Spring stew with vegetables

AUTHOR
Janie Gentry
DIFFICULTY
easy
RATING
4 2
COOK TIME
120 mins
TOTAL TIME
120 mins

Ingredients

Servings: 4
  • 1 Soup chicken (approx. 1.5 kg)
  • 7-10 Tbsp Salt
  • 2 Bay leaves
  • 1 TEASPOON white peppercorns
  • 2 Cloves
  • 1 collar Soup Greens
  • 2 Onions
  • 250 g Carrots
  • 1 small head cauliflower
  • 1 Kohlrabi
  • 250 g frozen peas
  • 1 collar curly parsley
  • 7-10 Tbsp white pepper from
  • 7-10 Tbsp the mill
  • 7-10 Tbsp grated nutmeg

Directions

  1. 1

    Wash the chicken thoroughly inside and out. Put the chicken on the plate with 2 litres of cold water, 1/2 teaspoon salt and the spices.
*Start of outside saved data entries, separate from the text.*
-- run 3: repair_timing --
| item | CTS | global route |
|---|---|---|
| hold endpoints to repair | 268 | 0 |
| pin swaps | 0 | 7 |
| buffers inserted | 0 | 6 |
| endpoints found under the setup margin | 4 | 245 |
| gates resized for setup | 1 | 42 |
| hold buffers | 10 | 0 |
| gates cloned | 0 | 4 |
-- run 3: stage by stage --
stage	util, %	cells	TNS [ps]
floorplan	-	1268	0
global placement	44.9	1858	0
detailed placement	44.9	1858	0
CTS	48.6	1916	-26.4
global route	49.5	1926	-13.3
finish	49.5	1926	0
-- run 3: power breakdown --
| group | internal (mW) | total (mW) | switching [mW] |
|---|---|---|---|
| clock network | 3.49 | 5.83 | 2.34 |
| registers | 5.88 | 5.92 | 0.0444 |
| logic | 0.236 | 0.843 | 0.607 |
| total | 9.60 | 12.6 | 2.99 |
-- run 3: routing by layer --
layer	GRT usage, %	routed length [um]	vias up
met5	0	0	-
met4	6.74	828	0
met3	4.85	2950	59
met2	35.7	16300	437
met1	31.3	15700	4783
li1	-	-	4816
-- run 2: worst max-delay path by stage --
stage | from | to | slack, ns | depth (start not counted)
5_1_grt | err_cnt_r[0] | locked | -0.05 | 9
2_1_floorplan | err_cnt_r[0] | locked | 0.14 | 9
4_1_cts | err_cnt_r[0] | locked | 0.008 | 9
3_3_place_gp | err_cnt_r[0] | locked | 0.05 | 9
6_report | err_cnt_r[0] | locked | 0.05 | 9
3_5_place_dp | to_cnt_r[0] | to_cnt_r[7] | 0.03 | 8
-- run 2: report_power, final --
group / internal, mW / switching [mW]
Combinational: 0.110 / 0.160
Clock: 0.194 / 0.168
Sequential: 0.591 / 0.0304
## src/rtl/div_seq_ctrl.sv

```systemverilog
// rtl/div_seq_ctrl.sv - multi-cycle signed restoring divider, one quotient bit per clock
// Optional: define DIV_ZERO_SKIP_EN to bypass the iteration phase when the divisor is zero.
module div_seq_ctrl #(
  parameter int WIDTH = 32
) (
  input  logic             clk,
  input  logic             clr,
  input  logic             start,
  input  logic [WIDTH-1:0] dividend,
  input  logic [WIDTH-1:0] divisor,
  output logic             busy,
  output logic             done,
  output logic [WIDTH-1:0] quotient,
  output logic [WIDTH-1:0] remainder,
  output logic             div_by_zero
);

  localparam int CW = (WIDTH > 1) ? $clog2(WIDTH) : 1;
  localparam logic [CW-1:0] CNT_LAST = CW'(WIDTH - 1);

  localparam logic [2:0] S_IDLE = 3'd0;
  localparam logic [2:0] S_PREP = 3'd1;
  localparam logic [2:0] S_ITER = 3'd2;
  localparam logic [2:0] S_FIX  = 3'd3;
  localparam logic [2:0] S_DONE = 3'd4;

  logic [2:0]       state_q, state_d;
  logic [CW-1:0]    cnt_q, cnt_d;
  logic [WIDTH-1:0] a_in_q, a_in_d;
  logic [WIDTH-1:0] b_in_q, b_in_d;
  logic [WIDTH-1:0] aq_q, aq_d;
  logic [WIDTH-1:0] b_abs_q, b_abs_d;
  logic [WIDTH-1:0] p_q, p_d;
  logic             sign_q_q, sign_q_d;
  logic             sign_r_q, sign_r_d;
  logic [WIDTH-1:0] quotient_q, quotient_d;
  logic [WIDTH-1:0] remainder_q, remainder_d;
  logic             dvz_q, dvz_d;

  logic [WIDTH:0]   p_sh;
  logic             p_ge;
  logic             accept;

  // P never reaches |B| between steps, so only the shifted value needs the extra bit
  assign p_sh   = {p_q, aq_q[WIDTH-1]};
  assign p_ge   = (p_sh >= {1'b0, b_abs_q});
  assign accept = start && ((state_q == S_IDLE) || (state_q == S_DONE));

  always_comb begin
    state_d     = state_q;
    cnt_d       = cnt_q;
    a_in_d      = a_in_q;
    b_in_d      = b_in_q;
    aq_d        = aq_q;
    b_abs_d     = b_abs_q;
    p_d         = p_q;
    sign_q_d    = sign_q_q;
    sign_r_d    = sign_r_q;
    quotient_d  = quotient_q;
    remainder_d = remainder_q;
    dvz_d       = dvz_q;

    case (state_q)
      S_IDLE, S_DONE: begin
        if (accept) begin
          state_d = S_PREP;
          a_in_d  = dividend;
          b_in_d  = divisor;
          dvz_d   = 1'b0;
        end else begin
          state_d = S_IDLE;
        end
      end
      S_PREP: begin
        aq_d     = a_in_q[WIDTH-1] ? -a_in_q : a_in_q;
        b_abs_d  = b_in_q[WIDTH-1] ? -b_in_q : b_in_q;
        sign_q_d = a_in_q[WIDTH-1] ^ b_in_q[WIDTH-1];
        sign_r_d = a_in_q[WIDTH-1];
        p_d      = '0;
        cnt_d    = '0;
        state_d  = S_ITER;
`ifdef DIV_ZERO_SKIP_EN
        if (b_in_q == '0) state_d = S_FIX;
`else
`endif
      end
      S_ITER: begin
        p_d   = p_ge ? (p_sh[WIDTH-1:0] - b_abs_q) : p_sh[WIDTH-1:0];
        aq_d  = {aq_q[WIDTH-2:0], p_ge};
        cnt_d = cnt_q + CW'(1);
        if (cnt_q == CNT_LAST) begin
          cnt_d   = '0;
          state_d = S_FIX;
        end
      end
      S_FIX: begin
        state_d = S_DONE;
        if (b_abs_q == '0) begin
          quotient_d  = '1;
          remainder_d = a_in_q;
          dvz_d       = 1'b1;
        end else begin
          quotient_d  = sign_q_q ? -aq_q : aq_q;
          remainder_d = sign_r_q ? -p_q : p_q;
        end
      end
      default: state_d = S_IDLE;
    endcase
  end

  always_ff @(posedge clk or posedge clr) begin
    if (clr) begin
      state_q     <= S_IDLE;
      cnt_q       <= '0;
      a_in_q      <= '0;
      b_in_q      <= '0;
      aq_q        <= '0;
      b_abs_q     <= '0;
      p_q         <= '0;
      sign_q_q    <= 1'b0;
      sign_r_q    <= 1'b0;
      quotient_q  <= '0;
      remainder_q <= '0;
      dvz_q       <= 1'b0;
    end else begin
      state_q     <= state_d;
      cnt_q       <= cnt_d;
      a_in_q      <= a_in_d;
      b_in_q      <= b_in_d;
      aq_q        <= aq_d;
      b_abs_q     <= b_abs_d;
      p_q         <= p_d;
      sign_q_q    <= sign_q_d;
      sign_r_q    <= sign_r_d;
      quotient_q  <= quotient_d;
      remainder_q <= remainder_d;
      dvz_q       <= dvz_d;
    end
  end

  assign busy        = (state_q == S_PREP) || (state_q == S_ITER) || (state_q == S_FIX);
  assign done        = (state_q == S_DONE);
  assign quotient    = quotient_q;
  assign remainder   = remainder_q;
  assign div_by_zero = dvz_q;

endmodule
```

## config.mk

```make
export PLATFORM = sky130hd
export DESIGN_NAME = div_seq_ctrl
export DESIGN_NICKNAME = d
export VERILOG_FILES = /design/src/rtl/div_seq_ctrl.sv
export SDC_FILE = /design/constraint.sdc
export NUM_CORES = 1
export LEC_CHECK = 0
export CORE_ASPECT_RATIO = 1.2
export CORE_MARGIN = 4
export CORE_UTILIZATION = 35
export DETAILED_ROUTE_END_ITERATION = 16
export PLACE_DENSITY_LB_ADDON = 0.2
export SLEW_MARGIN = 20
export SYNTH_ARGS = -nofsm -noshare
export SYNTH_HDL_FRONTEND = slang
export SYNTH_SLANG_ARGS = --single-unit
```

## constraint.sdc

```tcl
create_clock -name clk -period 9.95 [get_ports clk]
set_clock_uncertainty 0.1 [all_clocks]
set_input_delay 1.99 -clock clk [delete_from_list [all_inputs] [get_ports clk]]
set_output_delay 1.99 -clock clk [all_outputs]
set_load 0.02 [all_outputs]
```

* Word level (Yosys, flattened, before mapping)
Index checks and enable logic that the tools add are counted.
Word-level totals: bits of input ports 67, logic and storage cells 56, memory bits (read-only) 0, output and inout port bits 67, memories 0, bits in writable memories 0, latch bits 0, flip-flop bits (word level) 235
Cells by class: bitwise operators 1, shifts and indexed selects 0, muxes and demuxes 17, eq/ne operators 8, reductions and logical operators 11, add/sub/neg operators 6, magnitude comparators 1, $mul 0, div/mod/pow operators 0
Operators with widths (count):
- 32-bit 2-to-1 mux | 7
- 32-bit negator | 4
- 32-bit one-hot mux with 2 select lines | 2
- 33-bit by 32-bit greater-or-equal comparator with 1-bit output | 1
- 32-bit logical NOT | 1
- 32-bit subtractor | 1
- 3-bit one-hot mux with 4 select lines | 1
- 5-bit one-hot mux with 2 select lines | 1
- 3-bit by 2-bit == test with 1-bit output, second input constant | 2
- 2-bit != test, second input constant | 3
- 5-bit by 1-bit adder with 5-bit output, second input constant | 1
- 5-bit == test, second input constant | 1
- 5-bit 2-to-1 mux | 1
- 2-bit nonzero test | 2
- 3-bit by 1-bit == test with 1-bit output, second input constant | 1
- 3-bit == test, second input constant | 1
- 3-bit logical NOT | 1
- 1-bit logical OR | 3
- 1-bit 2-to-1 mux | 3
- 3-bit 2-to-1 mux | 1
- 3-bit AND reduction | 1
- 1-bit one-hot mux with 2 select lines | 1
- 2-bit AND reduction | 1
- 2-bit OR reduction | 1
- 2 further kinds | 2

* Depth between registers and ports, before layout
depth in word-level cells 5, gate-level depth with buffers 14, gate-level depth less buffers 13

* Worst setup path before layout
OpenSTA, ideal clock, no wires.
path type input -> register, from input port start, to register a_in_q[10], setup time 0.125 ns, path slack 6.704 ns, required time 9.725 ns, cell stages on the path 4, arrival time 3.021 ns, path buffers 2, path through and2_1 clkbuf_1 clkbuf_1 mux2_2
On the way: longest elaborated chain between the ends 2
RTL lines:
- start: declaration | RTL line 8 | input logic start,
- 1-bit logical AND | RTL line 47 | assign accept = start && ((state_q == S_IDLE) || (state_q == S_DONE));
- 2-bit AND reduction (no source line)
- end signal: assignment | RTL line 128 | a_in_q <= a_in_d;
- end: declaration | RTL line 29 | logic [WIDTH-1:0] a_in_q, a_in_d;
No other way between the ends. A chain may end at the register's enable or synchronous reset.

* Worst setup path after layout
from register state_q[0], to output port done
On the way: longest elaborated chain between the ends 1
RTL lines:
- start: declaration | RTL line 27 | logic [2:0] state_q, state_d;
- start signal: assignment | RTL line 126 | state_q <= state_d;
- 3-bit == test | RTL line 142 | assign done = (state_q == S_DONE);
- end: declaration | RTL line 12 | output logic done,
No other way between the ends.

==> flow_metrics.tcl <==
set metrics [dict create \
    synthArstFlopShare 1.00 \
    fin_area_um2 16400 \
    min_from "remainder[18]" \
    die_height_um 226 \
    tns_ns 0 \
    grt_pass1_vias 11100 \
    max_freq_mhz 250 \
    grt_pass1_wl_mm 59.3 \
    cap_violations 0 \
    fillCellCount 3885 \
    cts.sinks 235 \
    wl_per_cell_um 17.0 \
    cp.arrival_ns 1.91 \
    synth.distinct_cells 67 \
    dieArea_um2 42700 \
    yosysTopAreaCellShare 0.426 \
    r2r_slack_ns 6.05 \
    syn2layout_area_growth_pct 19.0 \
    core-area_um2 38800 \
    drt_iter0_markers 534 \
    yosys.area.top_type "dfrtp_1" \
    gp_congestion 0.852 \
    drv_slew 0 \
    whs_ns 0.384 \
    status "finished, final reports clean" \
    ys_seq_area_frac 0.426 \
    vias 11100 \
    crit_path_max_fanout 5 \
    grtUsageTotal 0.168 \
    post_cts_buffers 0 \
    final-setup-viol-count 0 \
    rsz0062_at_grt "false" \
    ios 134 \
    die_x_um 189 \
    holdPathStages 2 \
    rows 79 \
    r2r.worst_path.cells 10 \
    cts-root-buf "clkbuf_16" \
    wl_mm 36.8 \
    synth_edf_count 0 \
    postCtsHoldBufs 0 \
    start_util 0.356 \
    drc_errors 0 \
    syn_area_per_cell_um2 8.98 \
    synthTopCellsByArea "dfrtp_1 43%, xor2_1 7.0%, nand2_1 5.4%, o21ai_0 4.9%, mux2_2 4.8%" \
    cts_buffers 28 \
    crit_type "reg -> out" \
    yosys-top-cells-count "235 x dfrtp_1, 199 x nand2_1, 135 x o21ai_0" \
    hold_path.class "reg -> reg" \
    insertion_delay_ns 0.56 \
    holdPathEnd "remainder[18]" \
    hpwlAfterDp_mm 27.1 \
    antenna_found_initial 0 \
    ant_nets 0 \
    p_leak_nw 6.95 \
    start_kind "flip-flop" \
    cts_tree "yes" \
    post_cts_resized 0 \
    min_period_ns 4.00 \
    port-buffer-count 133 \
    slew_headroom 0.339 \
    yosysMostFrequentCell "dfrtp_1" \
    grt_max_degree 108 \
    p_per_area_nw_per_um2 397 \
    r2r-end "aq_q[0]" \
    power_mw 6.52 \
    n_antenna_cell 0 \
    period_share 0.402 \
    cts.clk_slew.worst_paths_ns 0.06 \
    ctsLongestPathBuffers 3 \
    rr_startpoint "p_q[15]" \
    via_per_inst 5.11 \
    worstSetupEndpointType "output port" \
    synth_fp_nets 1644 \
    worst_slew_pin_slew_ns 0.992 \
    ctsHtreeMaxLevel 1 \
    syn-cell-area_um2 13800 \
    final_nets 1731 \
    first_pass_iters 4 \
    peakVddDrop_mv 0.173 \
    grt-ovfl-total 0 \
    dpl_cell_area_um2 15600 \
    final_hold_viol_count 0 \
    drive_gt1_frac 0.0792 \
    fin_util 0.423 \
    synth_seq_cells 235 \
    synth_warnings 0 \
    required_ns 7.86 \
    synthFlopType "dfrtp_1" \
    synthesis.instances 1538 \
]
## metrics by stage
stage	std cells	setup slack [ns]
after floorplan	1538	1.41
after global placement	2121	5.86
after detailed placement	2121	5.87
after CTS	2167	5.91
after global routing	2167	5.80
final	2167	5.95
## routing by layer
metal / vias up / share of wire / global-route usage
met4: 0 / 0.019 / 0.0406
met2: 198 / 0.49 / 0.303
met3: 44 / 0.037 / 0.0189
met5: - / 0 / 0
li1: 5602 / - / -
met1: 5235 / 0.45 / 0.217
## placed cells by master (no fill, tap or decap), types with 6 or more instances in the layout
| cell | count |
|---|---|
| nor4_1 | 17 |
| clkbuf_16 | 28 |
| xor2_1 | 110 |
| xnor2_1 | 31 |
| clkdlybuf4s50_1 | 133 |
| o41ai_1 | 13 |
| dfrtp_1 | 235 |
| mux2i_1 | 29 |
| nand3_1 | 23 |
| ha_1 | 38 |
| o21ai_0 | 135 |
| a21o_1 | 17 |
| nand2_1 | 198 |
| a22oi_1 | 8 |
| a31oi_1 | 14 |
| or3_1 | 18 |
| buf_4 | 11 |
| and3_1 | 8 |
| nor2_1 | 118 |
| inv_1 | 51 |
| nor3_1 | 15 |
| a21oi_1 | 106 |
| clkbuf_1 | 6 |
| mux2_2 | 59 |
| o31ai_1 | 33 |
| or4_1 | 11 |
| nand2b_1 | 10 |
| nand4_1 | 12 |
| o21ai_1 | 51 |
| nor2b_1 | 7 |
## sequential cells by signal (all words and copies together) (netlist names)
register,flops
state_q,3
aq_q,32
b_abs_q,32
sign_q_q,1
div_by_zero,1
remainder,32
a_in_q,32
quotient,32
cnt_q,5
b_in_q,32
sign_r_q,1
p_q,32
## worst max-delay path, cell delays in order, from the launching register on
cell             delay (ns)
dfrtp_1                0.43
nor2_1                 0.18
and2_1                 0.15
clkdlybuf4s50_1        0.60
## area by class of cell
| cell class | instances | area (um^2) | share of cell area |
|---|---|---|---|
| tap | 526 | 658 | 0.0400 |
| clock inverter | 7 | 77.6 | 0.00472 |
| inverter | 53 | 206 | 0.0126 |
| sequential | 235 | 5880 | 0.358 |
| clock buffer | 39 | 792 | 0.0482 |
| timing repair buffer | 144 | 1410 | 0.0860 |
| multi-input combinational | 1163 | 7400 | 0.451 |
## how the worst max path moves through the flow
stage / from / end / slack [ns] / depth (start not counted)
2_1_floorplan: clr / a_in_q[0] / 1.41 / 1
3_3_place_gp: clr / b_in_q[11] / 5.86 / 3
3_5_place_dp: clr / b_in_q[12] / 5.87 / 3
4_1_cts: state_q[0] / done / 5.91 / 3
5_1_grt: p_q[15] / aq_q[0] / 5.80 / 10
6_report: state_q[0] / done / 5.95 / 3
## where the power goes
part	internal, mW	switching (mW)
Combinational	1.51	2.07
Sequential	1.40	0.561
Clock	0.576	0.405
## cells by family after synthesis
kind of cell             after synthesis  share of synthesized area
AO/OA/AOI/OAI                        433                      0.188
XOR/XNOR                             141                     0.0894
adder cells (fa/ha/maj)               39                     0.0359
buffers and inverters                140                     0.0410
flip-flops                           235                      0.426
multiplexers                          88                     0.0691
AND/OR/NAND/NOR                      462                      0.151
Note: power is estimated with default switching activity, not from simulation.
Clean and wash the soup greens. Peel onions. Chop everything coarsely and add to the chicken.

  2. 2

    Bring to the boil and cook over a mild heat for 1-1 1/2 hours. The chicken is done when the wings can be easily removed from the body. Clean and wash the carrots, cauliflower and kohlrabi. Cut carrots into slices, cauliflower into florets and kohlrabi into sticks.

  3. 3

    Take chicken out of the soup. Pour soup through a sieve. Boil carrots, cauliflower, kohlrabi and peas in the broth for 10 minutes. Wash parsley, dab dry and chop. Remove chicken from bone and skin and cut into pieces.

  4. 4

    Put the meat back into the soup. Season to taste and serve sprinkled with parsley and nutmeg.